İç kısmının tarifini, Londra merkezli Kafes Mahkumları adlı Sivil Toplum Örgütü Direktörü Muazzam Beg’e aktardığımda, aşinalıktan ürperiyor. Gerçekten de, 3 yılını Akrep’in Amerikan sürümünde geçirmiş birine içerisi fazlasıyla tanıdık geliyor.
Mübarek’in İçişleri Bakanı, Liman, İstikbal Tora ve Ebu Zabal Zindanları’ndan yeni süper zindana nakletti. O zamanlar devlet-düşmanı olarak kabul edilen 20 bine yakın tutuklu burada tutuldu.
Ancak Mısır’daki zindan sisteminde başka siyasi tutukluların da bulunduğu yerler olabilir. Bu aşamada hiçbir bilgiye sahip değiliz.
Akrep Zindanı’nın yüksek duvarları arkasında olanlara dair söylentilerde, iç acıtan işkence ve taciz hikâyeleri, yıllarca gün ışığı görmeden hücre hapisleri yer alıyor.
Tüm Müslüman Kardeşler, siyasi tutukluları Mısır’da serbest kalmışken, Mısır başkentinin 20 km güneyinde bulunan ve Kahire-İskenderiye otobanına yakın iyi gizlenmiş. Akrep Zindanı’ndakilerin acıları sürüyor.
Buradaki birçok tutuklu, artık varlığı bulunmayan Tale el-Fetih, Cihat, el-Gamahı El-İslami ve diğer İslamcı gruplara dâhil kişiler. Her ne kadar buradaki çoğunluk, sözüm-ona “pişmanlık belgelerini imzalamış” olsalar da, mahkemeye çıkarılmadan orada tutulmaları devam ediyor.

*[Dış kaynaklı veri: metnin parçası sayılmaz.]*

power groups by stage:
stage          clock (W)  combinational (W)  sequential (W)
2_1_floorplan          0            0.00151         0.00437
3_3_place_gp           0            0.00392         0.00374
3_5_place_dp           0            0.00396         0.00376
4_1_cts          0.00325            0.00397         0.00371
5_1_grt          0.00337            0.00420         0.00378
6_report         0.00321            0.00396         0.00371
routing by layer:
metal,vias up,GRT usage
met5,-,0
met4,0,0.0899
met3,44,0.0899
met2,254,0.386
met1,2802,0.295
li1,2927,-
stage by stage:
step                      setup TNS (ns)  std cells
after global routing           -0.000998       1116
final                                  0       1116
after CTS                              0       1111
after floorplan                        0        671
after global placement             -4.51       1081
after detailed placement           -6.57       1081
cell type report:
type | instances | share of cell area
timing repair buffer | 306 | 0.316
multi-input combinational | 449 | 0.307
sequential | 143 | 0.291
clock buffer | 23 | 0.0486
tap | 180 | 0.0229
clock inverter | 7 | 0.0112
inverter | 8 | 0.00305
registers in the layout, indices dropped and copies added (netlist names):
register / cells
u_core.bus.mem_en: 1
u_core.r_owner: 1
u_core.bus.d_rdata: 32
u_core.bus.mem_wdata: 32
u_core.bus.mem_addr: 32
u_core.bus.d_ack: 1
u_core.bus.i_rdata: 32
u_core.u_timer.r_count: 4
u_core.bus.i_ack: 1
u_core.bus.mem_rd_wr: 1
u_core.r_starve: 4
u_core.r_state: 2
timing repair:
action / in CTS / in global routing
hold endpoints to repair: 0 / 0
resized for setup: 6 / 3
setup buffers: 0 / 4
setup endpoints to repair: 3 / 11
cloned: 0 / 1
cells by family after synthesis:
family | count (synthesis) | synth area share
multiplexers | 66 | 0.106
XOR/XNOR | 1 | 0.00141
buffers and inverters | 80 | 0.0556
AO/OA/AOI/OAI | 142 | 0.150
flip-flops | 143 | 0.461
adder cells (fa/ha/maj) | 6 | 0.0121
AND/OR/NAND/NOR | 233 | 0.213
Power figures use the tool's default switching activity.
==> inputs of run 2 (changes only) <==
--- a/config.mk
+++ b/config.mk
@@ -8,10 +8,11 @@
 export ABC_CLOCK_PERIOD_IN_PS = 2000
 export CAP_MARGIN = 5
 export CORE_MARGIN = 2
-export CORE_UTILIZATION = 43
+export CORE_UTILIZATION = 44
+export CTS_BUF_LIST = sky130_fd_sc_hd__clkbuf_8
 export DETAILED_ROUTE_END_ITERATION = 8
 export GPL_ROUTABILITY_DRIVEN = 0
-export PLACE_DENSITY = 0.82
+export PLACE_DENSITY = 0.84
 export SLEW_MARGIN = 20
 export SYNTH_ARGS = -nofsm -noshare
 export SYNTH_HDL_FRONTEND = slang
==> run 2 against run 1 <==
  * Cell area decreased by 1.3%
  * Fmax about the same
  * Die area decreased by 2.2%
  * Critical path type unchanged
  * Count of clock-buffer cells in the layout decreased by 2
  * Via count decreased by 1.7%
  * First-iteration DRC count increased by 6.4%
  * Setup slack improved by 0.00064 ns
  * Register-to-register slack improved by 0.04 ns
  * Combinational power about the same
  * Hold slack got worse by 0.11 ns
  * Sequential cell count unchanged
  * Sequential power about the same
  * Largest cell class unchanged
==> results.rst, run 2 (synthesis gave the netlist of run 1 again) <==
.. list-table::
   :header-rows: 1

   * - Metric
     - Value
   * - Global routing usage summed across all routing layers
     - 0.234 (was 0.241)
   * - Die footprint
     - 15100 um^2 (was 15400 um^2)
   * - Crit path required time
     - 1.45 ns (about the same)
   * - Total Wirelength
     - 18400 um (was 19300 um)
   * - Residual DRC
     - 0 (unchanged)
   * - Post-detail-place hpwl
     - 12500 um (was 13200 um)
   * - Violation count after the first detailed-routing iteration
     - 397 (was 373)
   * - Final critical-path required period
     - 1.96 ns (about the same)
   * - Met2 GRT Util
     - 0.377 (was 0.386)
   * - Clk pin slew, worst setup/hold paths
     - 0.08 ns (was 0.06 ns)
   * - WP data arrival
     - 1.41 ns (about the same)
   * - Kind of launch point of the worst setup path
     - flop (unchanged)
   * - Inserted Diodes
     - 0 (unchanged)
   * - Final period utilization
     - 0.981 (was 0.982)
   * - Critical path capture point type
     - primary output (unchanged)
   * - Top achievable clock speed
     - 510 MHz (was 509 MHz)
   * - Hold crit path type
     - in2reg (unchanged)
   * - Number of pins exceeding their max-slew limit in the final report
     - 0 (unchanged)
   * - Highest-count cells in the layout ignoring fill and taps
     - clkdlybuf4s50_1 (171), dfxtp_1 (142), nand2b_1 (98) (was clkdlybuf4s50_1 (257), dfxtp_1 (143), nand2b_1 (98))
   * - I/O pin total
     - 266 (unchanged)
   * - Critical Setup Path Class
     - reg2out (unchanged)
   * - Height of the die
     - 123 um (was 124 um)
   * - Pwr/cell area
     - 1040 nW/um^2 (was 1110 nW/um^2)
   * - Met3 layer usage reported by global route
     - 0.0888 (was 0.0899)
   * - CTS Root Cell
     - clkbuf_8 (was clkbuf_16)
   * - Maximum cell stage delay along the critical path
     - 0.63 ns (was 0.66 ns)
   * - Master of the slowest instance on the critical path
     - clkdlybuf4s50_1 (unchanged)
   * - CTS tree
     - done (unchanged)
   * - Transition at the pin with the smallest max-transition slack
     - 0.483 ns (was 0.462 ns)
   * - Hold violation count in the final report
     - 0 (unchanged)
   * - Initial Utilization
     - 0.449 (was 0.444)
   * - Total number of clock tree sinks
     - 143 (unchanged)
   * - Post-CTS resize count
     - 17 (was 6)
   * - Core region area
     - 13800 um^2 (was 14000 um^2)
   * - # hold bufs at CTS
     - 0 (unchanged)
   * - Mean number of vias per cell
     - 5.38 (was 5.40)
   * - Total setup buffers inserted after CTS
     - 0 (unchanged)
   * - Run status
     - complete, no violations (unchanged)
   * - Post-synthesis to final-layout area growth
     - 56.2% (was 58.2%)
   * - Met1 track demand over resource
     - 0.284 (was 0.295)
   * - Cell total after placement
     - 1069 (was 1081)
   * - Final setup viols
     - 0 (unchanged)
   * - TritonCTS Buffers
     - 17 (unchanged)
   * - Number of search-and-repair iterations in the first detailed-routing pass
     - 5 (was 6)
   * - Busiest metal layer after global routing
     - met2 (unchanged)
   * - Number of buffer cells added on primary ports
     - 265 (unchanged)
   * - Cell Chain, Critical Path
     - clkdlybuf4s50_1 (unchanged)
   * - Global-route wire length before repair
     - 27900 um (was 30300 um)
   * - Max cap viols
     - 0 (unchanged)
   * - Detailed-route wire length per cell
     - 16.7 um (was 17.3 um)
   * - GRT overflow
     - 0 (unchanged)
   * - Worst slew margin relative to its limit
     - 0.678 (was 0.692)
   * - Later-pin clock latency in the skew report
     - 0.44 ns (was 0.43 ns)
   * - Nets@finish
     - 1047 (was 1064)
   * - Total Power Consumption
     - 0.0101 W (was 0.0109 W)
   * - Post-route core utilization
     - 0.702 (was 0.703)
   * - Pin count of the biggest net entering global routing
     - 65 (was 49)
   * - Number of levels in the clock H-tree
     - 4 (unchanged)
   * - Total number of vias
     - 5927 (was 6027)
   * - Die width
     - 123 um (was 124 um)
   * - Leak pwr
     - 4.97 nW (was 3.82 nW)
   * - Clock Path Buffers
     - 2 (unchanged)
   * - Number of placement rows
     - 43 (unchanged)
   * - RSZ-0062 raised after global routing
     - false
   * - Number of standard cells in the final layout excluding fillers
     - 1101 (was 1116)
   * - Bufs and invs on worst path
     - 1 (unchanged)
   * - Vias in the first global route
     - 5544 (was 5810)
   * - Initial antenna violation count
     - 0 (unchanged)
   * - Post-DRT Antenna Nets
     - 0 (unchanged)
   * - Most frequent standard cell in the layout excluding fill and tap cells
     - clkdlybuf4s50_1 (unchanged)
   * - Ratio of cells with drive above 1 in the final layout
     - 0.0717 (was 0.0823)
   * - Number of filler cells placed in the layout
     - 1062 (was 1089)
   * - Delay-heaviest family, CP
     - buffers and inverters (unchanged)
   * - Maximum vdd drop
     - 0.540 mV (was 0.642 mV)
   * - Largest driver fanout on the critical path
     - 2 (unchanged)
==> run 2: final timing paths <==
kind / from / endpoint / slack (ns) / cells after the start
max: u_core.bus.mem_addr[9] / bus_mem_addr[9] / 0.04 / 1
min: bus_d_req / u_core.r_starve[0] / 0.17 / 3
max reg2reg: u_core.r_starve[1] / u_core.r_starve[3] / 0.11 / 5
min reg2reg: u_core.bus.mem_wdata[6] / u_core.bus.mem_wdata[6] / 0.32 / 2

Bazıları yıllarca aile ziyaretlerinden mahrum olarak yaşadı. Kamçılanma, falaka ve elektrik verilmesi gibi işkencelerin yanında “Akrep Cezası” denilen kolektif uygulamaya maruz kaldı. Kapısından geçen 20 bin mahkûmdan yüzde 15’inin öldüğüne inanılıyor.
Ketum ve fesat İçişleri Bakanlığı, bu insanları tüm bu süre boyunca dış dünyadan saklamayı başardı. Fakat bugün dahi adalet her zamanki gibi kolay ele geçmez görünüyor. Umalım ki bu insanlar yakında Arap Baharı’na katılıp Mısır Halk Devrimi’nin 100’ncü gününü kutlayabilsinler. Eğer adalet bir köşe taşı olacaksa bu insanların bir an önce salıverilmesi ya da mahkemeye çıkarılması gerekli.
* Sunday Express muhabiriyken, Afganistan’a gitti. Orada kaçırılmasının ardından Müslüman oldu. Aktivist ve yazar Ridley, PressTV’de çalışıyor.
Bu makale Oğuz Eser tarafından Timeturk.Com için tercüme edilmiştir.